%%
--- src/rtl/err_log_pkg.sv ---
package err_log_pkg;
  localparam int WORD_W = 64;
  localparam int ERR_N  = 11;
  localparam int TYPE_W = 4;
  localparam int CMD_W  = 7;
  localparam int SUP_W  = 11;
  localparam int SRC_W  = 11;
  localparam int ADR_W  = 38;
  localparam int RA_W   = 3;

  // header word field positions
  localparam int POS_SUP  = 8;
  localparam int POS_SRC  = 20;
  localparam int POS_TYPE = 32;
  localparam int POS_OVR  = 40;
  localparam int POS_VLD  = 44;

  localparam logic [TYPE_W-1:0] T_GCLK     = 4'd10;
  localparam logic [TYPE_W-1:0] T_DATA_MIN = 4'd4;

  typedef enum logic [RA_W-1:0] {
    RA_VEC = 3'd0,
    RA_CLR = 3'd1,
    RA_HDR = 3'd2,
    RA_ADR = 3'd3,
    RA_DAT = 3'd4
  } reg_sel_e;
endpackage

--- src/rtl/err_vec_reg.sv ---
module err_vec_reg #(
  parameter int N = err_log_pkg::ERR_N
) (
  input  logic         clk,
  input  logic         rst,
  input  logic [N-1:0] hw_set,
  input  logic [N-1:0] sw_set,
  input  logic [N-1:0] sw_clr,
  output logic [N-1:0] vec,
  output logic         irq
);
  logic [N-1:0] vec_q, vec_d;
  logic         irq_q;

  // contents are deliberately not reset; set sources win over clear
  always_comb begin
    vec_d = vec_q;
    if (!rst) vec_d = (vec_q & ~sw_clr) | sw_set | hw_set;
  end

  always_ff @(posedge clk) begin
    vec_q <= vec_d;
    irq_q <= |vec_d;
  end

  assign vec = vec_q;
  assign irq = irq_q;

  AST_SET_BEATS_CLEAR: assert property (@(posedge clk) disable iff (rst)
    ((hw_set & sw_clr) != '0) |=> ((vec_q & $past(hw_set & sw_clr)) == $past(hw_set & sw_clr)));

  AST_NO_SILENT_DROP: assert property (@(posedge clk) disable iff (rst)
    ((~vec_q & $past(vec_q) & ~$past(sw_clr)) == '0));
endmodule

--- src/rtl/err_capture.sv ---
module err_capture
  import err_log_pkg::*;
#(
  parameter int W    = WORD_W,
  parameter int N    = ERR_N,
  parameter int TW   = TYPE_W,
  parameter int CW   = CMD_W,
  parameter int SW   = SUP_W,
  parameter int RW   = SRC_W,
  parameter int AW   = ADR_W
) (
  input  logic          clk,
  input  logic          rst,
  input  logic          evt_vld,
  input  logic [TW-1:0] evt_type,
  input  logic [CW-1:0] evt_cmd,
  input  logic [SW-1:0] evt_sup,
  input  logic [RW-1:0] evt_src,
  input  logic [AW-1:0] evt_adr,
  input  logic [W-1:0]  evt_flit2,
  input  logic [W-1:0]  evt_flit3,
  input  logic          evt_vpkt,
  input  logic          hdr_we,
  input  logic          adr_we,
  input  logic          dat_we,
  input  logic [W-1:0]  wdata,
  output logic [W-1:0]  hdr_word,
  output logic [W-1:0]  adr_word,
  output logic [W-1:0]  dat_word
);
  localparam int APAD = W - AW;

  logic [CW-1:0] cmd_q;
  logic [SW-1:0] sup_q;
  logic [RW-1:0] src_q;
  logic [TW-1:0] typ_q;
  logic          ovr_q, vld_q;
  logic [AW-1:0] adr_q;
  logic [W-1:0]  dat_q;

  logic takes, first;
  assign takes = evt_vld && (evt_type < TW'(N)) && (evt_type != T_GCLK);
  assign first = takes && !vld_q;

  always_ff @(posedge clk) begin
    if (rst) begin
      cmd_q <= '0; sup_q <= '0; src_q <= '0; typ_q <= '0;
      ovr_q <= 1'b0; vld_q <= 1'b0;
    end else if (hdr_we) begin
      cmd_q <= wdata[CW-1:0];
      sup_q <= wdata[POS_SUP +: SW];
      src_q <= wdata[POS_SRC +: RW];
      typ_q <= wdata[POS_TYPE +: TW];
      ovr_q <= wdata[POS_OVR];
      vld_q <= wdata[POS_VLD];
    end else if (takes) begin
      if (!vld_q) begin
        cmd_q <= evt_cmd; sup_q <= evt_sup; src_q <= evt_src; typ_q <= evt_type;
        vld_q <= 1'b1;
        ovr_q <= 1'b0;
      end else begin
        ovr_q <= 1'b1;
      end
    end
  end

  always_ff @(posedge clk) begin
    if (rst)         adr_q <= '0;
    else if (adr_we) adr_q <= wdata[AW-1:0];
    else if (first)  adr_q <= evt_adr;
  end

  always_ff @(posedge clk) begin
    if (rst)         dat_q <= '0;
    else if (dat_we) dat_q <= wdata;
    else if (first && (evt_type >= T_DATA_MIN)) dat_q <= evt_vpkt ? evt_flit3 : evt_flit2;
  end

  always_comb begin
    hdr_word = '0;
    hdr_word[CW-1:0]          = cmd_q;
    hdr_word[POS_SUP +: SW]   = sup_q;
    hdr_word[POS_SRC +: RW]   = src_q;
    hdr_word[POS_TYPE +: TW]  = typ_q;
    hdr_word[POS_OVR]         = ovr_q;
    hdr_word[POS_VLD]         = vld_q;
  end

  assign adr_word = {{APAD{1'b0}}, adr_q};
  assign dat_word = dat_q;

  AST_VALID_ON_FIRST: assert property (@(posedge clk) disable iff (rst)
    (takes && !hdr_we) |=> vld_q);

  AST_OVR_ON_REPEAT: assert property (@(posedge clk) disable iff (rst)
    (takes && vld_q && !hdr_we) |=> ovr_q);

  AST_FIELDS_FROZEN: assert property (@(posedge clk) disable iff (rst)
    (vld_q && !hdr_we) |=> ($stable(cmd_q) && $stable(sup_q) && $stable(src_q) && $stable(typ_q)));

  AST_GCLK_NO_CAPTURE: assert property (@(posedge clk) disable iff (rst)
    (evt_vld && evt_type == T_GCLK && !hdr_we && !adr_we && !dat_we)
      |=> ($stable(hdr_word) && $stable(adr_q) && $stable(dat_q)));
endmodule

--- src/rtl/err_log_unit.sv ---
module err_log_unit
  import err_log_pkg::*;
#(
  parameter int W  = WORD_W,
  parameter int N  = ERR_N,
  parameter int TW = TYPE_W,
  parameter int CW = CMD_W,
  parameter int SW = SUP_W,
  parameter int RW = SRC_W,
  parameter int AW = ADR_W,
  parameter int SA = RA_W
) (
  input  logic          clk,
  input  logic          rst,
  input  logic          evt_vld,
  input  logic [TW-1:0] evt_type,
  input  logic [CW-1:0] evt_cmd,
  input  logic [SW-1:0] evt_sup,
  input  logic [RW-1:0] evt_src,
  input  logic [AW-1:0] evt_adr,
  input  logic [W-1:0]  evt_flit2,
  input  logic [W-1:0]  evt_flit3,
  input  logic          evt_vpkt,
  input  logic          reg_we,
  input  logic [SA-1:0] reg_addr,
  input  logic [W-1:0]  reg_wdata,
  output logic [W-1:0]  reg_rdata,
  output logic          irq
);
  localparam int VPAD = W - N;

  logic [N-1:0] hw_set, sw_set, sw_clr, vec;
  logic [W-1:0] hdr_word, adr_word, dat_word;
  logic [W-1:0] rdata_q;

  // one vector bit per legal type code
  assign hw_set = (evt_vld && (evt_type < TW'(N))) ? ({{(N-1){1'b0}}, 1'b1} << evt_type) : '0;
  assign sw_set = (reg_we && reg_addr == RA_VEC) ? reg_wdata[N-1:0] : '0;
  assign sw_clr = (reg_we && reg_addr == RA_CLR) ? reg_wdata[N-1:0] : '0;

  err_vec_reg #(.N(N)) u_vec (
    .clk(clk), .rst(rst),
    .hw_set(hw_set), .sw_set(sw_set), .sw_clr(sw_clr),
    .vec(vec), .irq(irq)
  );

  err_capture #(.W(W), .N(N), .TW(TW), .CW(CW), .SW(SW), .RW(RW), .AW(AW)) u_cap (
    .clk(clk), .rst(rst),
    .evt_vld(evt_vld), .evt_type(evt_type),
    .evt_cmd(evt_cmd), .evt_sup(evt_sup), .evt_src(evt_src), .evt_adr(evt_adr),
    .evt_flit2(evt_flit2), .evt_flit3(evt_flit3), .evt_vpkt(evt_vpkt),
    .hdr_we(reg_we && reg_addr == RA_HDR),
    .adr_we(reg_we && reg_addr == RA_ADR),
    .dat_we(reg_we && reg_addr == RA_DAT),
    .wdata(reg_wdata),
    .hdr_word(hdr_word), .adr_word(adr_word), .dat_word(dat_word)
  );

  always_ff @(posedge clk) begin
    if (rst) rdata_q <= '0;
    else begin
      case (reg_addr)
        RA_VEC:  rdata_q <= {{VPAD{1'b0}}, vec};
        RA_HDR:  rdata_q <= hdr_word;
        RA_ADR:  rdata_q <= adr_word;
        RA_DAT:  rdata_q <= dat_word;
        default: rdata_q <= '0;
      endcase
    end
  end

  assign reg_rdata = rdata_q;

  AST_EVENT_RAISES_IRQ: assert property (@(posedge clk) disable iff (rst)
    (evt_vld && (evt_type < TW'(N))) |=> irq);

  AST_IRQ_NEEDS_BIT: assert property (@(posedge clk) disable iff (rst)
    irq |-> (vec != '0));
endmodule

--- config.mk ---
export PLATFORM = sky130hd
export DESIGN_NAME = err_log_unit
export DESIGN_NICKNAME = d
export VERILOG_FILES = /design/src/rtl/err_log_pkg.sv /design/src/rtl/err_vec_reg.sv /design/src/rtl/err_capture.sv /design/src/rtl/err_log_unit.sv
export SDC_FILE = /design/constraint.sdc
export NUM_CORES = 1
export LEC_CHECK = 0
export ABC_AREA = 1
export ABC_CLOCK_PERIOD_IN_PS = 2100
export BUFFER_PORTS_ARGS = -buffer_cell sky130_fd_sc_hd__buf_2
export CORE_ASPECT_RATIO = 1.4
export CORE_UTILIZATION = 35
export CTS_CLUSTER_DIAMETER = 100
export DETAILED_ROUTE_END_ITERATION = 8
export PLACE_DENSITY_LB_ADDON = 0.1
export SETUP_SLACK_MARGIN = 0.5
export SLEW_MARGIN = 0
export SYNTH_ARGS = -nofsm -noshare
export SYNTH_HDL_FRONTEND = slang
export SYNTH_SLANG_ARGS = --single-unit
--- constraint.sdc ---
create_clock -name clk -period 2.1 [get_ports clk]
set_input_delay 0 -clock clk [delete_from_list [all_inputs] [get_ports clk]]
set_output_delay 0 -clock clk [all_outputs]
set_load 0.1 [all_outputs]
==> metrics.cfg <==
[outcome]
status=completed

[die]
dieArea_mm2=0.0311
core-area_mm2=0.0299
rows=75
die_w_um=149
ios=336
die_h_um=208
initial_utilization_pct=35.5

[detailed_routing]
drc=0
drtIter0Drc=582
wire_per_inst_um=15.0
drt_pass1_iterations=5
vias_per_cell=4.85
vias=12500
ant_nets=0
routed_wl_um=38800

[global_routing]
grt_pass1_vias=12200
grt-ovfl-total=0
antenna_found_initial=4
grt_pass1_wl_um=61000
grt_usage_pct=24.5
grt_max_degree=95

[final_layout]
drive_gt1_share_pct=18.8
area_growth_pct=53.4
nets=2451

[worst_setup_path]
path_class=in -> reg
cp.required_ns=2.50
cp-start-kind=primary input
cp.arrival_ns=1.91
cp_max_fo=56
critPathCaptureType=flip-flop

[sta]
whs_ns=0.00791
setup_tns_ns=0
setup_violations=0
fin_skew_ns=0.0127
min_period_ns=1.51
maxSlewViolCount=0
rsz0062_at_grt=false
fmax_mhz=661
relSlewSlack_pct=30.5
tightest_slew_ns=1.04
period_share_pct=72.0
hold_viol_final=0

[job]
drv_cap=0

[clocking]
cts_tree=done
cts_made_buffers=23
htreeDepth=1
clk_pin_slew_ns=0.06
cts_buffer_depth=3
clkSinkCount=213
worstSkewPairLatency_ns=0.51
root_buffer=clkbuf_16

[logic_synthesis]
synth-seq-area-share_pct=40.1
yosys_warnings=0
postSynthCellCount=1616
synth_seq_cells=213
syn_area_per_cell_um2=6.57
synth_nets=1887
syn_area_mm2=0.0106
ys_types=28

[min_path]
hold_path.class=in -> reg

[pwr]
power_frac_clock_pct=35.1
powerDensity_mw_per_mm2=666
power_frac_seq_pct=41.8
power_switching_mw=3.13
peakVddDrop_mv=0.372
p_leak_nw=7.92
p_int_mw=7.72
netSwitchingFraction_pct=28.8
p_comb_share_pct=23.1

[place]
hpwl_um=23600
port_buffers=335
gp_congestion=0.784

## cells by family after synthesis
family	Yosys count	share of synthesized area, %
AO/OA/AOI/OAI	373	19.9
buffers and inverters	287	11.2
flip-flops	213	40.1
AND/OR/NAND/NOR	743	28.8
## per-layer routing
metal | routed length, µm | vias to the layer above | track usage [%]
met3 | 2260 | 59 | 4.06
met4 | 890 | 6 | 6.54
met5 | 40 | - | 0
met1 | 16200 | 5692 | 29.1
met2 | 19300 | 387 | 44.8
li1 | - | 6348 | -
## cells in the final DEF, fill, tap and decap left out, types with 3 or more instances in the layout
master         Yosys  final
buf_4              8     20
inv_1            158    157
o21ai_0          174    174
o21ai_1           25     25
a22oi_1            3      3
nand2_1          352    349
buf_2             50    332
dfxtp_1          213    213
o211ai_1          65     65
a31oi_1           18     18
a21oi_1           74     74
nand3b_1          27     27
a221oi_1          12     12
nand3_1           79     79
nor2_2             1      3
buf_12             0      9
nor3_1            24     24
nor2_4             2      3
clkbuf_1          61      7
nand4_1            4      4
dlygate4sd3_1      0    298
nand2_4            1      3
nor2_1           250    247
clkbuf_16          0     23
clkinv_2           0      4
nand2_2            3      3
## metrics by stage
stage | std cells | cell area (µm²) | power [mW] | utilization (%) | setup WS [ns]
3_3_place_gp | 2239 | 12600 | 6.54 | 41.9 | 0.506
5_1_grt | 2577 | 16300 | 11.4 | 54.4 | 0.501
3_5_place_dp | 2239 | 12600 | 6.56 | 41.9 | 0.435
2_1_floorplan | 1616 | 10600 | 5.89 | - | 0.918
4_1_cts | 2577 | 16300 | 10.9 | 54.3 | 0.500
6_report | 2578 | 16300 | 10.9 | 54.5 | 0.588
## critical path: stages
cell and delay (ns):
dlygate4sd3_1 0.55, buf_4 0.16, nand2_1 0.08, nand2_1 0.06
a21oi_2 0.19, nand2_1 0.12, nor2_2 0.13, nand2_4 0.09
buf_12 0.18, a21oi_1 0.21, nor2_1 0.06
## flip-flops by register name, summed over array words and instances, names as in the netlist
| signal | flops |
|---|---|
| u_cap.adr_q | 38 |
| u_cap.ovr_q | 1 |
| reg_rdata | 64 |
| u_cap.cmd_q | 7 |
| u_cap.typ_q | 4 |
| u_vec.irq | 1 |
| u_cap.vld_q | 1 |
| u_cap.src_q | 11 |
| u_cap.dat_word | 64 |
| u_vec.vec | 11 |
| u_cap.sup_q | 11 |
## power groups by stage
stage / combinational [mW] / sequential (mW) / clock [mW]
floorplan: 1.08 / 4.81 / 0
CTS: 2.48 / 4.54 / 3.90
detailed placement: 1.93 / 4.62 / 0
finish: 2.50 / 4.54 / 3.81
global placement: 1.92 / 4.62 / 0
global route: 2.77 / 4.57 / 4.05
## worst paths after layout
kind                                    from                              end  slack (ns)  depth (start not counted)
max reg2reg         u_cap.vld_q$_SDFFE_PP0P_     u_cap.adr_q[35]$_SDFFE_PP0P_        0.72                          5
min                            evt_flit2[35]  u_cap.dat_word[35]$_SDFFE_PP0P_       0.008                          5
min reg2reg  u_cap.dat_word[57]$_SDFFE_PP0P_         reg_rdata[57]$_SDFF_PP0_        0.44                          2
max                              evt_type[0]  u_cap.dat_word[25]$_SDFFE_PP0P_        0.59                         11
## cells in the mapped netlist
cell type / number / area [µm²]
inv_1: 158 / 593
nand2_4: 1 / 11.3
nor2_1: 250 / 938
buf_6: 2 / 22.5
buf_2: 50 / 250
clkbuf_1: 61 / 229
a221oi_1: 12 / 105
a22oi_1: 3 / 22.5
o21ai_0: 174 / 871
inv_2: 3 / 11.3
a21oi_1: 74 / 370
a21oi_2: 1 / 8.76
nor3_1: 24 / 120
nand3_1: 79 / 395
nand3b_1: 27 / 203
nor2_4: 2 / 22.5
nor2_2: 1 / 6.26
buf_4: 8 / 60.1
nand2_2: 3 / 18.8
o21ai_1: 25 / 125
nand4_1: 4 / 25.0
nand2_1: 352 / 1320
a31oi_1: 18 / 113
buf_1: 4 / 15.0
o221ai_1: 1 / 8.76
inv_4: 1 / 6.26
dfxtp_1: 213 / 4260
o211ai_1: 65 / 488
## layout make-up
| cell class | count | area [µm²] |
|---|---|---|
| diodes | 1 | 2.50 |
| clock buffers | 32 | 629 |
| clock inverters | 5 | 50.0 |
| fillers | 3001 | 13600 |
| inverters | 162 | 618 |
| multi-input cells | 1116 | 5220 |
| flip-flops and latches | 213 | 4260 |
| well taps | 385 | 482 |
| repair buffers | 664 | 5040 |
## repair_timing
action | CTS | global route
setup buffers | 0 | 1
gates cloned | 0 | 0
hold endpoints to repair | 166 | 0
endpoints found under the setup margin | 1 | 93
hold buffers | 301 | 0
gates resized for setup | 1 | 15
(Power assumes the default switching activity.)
%%
Return each line exactly, beginning at the start of the material above and ending at the line that includes "localparam int POS_SRC", with both of those kept.

__Solution for this task__
--- src/rtl/err_log_pkg.sv ---
package err_log_pkg;
  localparam int WORD_W = 64;
  localparam int ERR_N  = 11;
  localparam int TYPE_W = 4;
  localparam int CMD_W  = 7;
  localparam int SUP_W  = 11;
  localparam int SRC_W  = 11;
  localparam int ADR_W  = 38;
  localparam int RA_W   = 3;

  // header word field positions
  localparam int POS_SUP  = 8;
  localparam int POS_SRC  = 20;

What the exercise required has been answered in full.